Whenever a line in the entries below contains the string "accepted", copy that line.

______________________________

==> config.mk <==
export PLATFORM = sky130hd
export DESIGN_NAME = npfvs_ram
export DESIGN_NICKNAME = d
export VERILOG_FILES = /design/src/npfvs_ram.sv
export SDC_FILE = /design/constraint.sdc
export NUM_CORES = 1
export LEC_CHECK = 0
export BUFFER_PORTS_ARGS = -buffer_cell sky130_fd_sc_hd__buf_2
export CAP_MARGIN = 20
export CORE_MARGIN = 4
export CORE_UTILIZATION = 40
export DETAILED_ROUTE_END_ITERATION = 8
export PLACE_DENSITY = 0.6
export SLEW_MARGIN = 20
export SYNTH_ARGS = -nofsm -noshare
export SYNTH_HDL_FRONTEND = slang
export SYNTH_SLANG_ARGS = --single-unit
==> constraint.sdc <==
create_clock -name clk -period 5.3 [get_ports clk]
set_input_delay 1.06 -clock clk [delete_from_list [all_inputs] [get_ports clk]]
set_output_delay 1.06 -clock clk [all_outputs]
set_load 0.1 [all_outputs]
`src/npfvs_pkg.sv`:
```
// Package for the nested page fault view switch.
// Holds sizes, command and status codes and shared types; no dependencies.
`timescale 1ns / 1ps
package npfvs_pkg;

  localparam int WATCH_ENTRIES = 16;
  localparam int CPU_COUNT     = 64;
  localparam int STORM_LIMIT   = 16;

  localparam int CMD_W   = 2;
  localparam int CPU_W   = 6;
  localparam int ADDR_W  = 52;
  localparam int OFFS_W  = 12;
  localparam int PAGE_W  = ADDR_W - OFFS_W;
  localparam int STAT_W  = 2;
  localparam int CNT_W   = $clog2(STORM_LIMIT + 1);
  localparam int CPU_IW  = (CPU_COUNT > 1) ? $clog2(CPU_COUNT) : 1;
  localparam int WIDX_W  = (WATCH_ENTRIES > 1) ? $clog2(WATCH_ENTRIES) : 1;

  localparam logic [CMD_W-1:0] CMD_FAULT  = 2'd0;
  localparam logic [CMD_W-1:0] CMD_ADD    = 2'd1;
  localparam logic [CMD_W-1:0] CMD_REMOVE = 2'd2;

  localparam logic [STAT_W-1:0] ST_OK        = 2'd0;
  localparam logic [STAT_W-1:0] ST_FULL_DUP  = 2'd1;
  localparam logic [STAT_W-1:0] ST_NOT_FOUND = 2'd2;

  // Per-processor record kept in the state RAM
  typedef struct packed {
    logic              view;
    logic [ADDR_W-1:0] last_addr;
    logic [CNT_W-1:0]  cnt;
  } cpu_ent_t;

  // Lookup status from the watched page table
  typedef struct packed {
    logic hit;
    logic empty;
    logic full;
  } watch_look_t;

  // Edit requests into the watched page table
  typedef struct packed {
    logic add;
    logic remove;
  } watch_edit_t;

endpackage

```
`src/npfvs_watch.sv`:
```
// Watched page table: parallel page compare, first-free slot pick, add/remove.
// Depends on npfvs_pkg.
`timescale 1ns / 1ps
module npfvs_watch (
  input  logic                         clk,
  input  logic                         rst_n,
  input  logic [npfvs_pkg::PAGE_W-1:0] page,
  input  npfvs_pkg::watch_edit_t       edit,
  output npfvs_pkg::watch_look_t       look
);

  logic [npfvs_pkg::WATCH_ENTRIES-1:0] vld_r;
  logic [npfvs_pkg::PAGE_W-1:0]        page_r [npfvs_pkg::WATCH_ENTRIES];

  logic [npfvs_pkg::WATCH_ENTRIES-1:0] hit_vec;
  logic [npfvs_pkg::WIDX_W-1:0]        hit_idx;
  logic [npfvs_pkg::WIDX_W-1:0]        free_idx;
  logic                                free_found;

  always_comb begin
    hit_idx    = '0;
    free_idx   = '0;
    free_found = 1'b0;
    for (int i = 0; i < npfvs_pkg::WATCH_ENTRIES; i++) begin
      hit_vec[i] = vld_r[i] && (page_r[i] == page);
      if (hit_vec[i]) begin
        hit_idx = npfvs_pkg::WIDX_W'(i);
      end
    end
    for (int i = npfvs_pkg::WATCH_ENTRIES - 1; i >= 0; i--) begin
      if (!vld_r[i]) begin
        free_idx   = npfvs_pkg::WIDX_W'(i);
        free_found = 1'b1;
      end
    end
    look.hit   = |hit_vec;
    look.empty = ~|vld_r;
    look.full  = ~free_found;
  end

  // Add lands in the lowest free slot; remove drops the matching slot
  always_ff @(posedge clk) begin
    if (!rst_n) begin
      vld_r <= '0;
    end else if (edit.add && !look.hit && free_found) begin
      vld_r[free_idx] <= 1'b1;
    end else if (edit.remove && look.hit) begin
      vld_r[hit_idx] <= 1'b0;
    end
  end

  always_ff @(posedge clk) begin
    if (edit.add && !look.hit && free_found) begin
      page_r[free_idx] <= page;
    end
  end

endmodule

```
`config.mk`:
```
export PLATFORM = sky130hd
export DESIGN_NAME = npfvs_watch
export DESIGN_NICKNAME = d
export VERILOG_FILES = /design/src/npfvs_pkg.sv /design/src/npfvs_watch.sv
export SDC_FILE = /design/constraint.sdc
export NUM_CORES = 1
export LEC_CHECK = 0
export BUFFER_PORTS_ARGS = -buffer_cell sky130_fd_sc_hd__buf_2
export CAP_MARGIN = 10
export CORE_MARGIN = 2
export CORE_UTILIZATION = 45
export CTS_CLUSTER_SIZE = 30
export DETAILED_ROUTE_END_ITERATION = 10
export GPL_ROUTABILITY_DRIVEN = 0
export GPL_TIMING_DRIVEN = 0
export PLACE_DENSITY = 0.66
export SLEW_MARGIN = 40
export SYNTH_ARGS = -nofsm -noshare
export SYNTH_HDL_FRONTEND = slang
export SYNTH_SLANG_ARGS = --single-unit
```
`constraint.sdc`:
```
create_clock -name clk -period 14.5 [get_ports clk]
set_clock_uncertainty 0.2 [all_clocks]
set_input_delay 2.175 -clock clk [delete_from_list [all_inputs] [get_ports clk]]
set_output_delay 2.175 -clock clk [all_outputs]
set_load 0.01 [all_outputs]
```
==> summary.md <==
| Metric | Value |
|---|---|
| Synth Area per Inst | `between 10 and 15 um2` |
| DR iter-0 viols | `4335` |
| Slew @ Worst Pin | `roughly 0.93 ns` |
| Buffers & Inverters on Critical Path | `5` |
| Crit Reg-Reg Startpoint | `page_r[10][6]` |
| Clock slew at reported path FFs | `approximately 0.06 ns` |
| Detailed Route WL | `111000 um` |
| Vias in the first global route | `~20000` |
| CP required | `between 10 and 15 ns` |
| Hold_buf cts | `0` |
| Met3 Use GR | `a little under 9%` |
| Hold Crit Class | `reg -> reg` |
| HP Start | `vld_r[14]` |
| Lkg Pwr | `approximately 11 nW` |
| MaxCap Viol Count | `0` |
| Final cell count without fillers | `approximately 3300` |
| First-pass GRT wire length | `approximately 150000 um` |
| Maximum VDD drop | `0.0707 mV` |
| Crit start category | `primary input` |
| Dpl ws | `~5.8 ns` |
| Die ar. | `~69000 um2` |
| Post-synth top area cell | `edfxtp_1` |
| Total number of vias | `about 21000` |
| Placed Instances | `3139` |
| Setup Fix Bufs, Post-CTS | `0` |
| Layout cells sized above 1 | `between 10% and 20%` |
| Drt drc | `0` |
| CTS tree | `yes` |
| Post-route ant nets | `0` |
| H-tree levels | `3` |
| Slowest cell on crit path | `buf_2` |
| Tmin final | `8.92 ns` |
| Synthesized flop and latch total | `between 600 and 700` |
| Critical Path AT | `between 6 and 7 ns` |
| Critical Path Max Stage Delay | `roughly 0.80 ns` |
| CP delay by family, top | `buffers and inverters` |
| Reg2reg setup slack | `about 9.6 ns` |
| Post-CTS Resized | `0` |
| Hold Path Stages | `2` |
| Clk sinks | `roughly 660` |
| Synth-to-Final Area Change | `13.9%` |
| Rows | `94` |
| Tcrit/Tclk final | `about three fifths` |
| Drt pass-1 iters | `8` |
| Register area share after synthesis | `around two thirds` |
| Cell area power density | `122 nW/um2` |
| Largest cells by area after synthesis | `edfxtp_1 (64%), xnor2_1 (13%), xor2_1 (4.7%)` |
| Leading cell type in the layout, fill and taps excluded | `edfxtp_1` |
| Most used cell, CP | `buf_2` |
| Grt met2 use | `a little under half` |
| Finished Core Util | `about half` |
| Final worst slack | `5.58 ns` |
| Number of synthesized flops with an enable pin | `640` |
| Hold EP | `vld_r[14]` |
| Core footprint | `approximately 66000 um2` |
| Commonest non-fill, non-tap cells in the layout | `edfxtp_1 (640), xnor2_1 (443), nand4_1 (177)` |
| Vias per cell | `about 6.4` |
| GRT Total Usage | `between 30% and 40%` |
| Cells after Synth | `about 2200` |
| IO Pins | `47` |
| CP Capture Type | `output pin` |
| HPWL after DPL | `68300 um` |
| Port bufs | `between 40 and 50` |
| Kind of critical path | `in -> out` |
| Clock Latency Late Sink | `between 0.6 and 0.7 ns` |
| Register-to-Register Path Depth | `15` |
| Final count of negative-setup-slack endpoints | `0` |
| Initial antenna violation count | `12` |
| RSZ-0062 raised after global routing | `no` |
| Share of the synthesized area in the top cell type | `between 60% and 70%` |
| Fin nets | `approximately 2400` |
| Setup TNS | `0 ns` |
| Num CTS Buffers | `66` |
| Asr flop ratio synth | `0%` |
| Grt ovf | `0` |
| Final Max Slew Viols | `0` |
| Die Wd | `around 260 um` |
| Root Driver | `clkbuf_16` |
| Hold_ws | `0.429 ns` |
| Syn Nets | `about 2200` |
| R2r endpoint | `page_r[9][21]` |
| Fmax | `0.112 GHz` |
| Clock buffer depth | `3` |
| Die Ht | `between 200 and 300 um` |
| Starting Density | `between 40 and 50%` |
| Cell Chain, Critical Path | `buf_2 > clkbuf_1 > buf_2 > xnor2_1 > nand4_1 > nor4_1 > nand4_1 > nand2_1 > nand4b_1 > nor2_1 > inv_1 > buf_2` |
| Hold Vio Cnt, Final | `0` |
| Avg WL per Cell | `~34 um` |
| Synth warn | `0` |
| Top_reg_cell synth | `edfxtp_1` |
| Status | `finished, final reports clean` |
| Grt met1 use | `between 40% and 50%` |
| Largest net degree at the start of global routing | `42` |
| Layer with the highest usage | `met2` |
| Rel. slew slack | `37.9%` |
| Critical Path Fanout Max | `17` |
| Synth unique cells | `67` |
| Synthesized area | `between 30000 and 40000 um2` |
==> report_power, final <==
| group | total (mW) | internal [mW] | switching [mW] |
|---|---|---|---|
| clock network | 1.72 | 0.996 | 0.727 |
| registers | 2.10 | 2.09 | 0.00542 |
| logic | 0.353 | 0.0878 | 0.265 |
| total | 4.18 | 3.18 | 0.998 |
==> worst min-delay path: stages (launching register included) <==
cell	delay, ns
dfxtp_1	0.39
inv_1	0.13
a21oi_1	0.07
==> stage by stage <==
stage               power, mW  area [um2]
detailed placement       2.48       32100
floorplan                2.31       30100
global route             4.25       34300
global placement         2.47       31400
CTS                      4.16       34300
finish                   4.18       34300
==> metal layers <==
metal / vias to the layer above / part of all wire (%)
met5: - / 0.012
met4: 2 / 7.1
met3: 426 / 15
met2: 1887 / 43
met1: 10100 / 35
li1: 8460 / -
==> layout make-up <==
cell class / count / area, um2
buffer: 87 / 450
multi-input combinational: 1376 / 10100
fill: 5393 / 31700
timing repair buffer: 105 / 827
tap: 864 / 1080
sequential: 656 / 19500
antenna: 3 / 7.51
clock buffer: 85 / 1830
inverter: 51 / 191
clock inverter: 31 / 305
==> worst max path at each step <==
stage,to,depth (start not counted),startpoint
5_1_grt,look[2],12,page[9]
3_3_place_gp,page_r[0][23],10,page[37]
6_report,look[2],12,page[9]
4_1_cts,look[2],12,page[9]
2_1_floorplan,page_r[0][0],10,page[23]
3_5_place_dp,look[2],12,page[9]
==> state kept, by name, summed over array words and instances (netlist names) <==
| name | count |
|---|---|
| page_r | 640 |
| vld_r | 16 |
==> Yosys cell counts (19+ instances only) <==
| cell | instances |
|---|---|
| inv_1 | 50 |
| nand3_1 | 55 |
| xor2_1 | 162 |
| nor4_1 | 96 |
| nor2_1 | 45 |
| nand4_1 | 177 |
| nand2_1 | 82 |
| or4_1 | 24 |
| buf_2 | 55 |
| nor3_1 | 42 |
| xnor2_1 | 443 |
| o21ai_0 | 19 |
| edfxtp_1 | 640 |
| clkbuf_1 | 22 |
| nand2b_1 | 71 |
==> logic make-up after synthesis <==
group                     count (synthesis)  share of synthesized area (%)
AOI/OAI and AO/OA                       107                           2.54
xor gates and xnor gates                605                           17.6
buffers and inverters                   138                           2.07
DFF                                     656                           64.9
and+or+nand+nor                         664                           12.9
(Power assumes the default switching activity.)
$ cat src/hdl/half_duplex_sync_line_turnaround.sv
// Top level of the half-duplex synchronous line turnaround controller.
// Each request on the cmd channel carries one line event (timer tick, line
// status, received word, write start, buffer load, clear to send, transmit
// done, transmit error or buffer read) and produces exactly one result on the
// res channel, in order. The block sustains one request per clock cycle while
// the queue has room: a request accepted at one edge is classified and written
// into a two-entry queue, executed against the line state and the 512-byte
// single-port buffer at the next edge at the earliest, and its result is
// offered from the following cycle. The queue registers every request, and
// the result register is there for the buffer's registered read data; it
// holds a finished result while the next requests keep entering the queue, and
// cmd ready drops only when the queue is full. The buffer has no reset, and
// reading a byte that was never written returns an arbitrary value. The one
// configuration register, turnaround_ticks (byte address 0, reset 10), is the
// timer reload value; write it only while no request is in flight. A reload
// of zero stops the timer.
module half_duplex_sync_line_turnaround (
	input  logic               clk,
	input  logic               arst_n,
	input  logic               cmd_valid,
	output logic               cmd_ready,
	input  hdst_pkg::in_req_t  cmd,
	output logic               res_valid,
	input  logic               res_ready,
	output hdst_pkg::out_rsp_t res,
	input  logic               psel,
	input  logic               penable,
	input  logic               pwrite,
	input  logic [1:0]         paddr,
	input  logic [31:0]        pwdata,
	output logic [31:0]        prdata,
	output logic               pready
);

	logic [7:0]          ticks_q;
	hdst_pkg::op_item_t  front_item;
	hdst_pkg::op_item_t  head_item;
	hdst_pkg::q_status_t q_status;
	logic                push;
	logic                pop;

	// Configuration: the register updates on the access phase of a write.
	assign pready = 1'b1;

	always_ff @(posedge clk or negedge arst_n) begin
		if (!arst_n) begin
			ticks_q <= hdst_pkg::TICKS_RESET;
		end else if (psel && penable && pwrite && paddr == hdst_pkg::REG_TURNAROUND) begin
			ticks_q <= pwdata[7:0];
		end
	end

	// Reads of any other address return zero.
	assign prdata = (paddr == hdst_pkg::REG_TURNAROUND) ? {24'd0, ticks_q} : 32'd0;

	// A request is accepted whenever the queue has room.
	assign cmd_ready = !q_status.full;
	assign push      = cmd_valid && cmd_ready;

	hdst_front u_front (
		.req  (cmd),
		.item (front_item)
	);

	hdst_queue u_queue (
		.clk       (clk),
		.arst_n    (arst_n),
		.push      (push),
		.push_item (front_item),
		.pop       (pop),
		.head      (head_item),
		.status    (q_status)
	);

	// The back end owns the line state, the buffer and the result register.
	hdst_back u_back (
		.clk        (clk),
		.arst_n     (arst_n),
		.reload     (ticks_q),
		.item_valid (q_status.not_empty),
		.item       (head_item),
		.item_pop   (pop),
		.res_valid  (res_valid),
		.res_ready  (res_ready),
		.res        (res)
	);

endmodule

______________________________

SOLUTION TO THE EXERCISE:
// the queue has room: a request accepted at one edge is classified and written
	// A request is accepted whenever the queue has room.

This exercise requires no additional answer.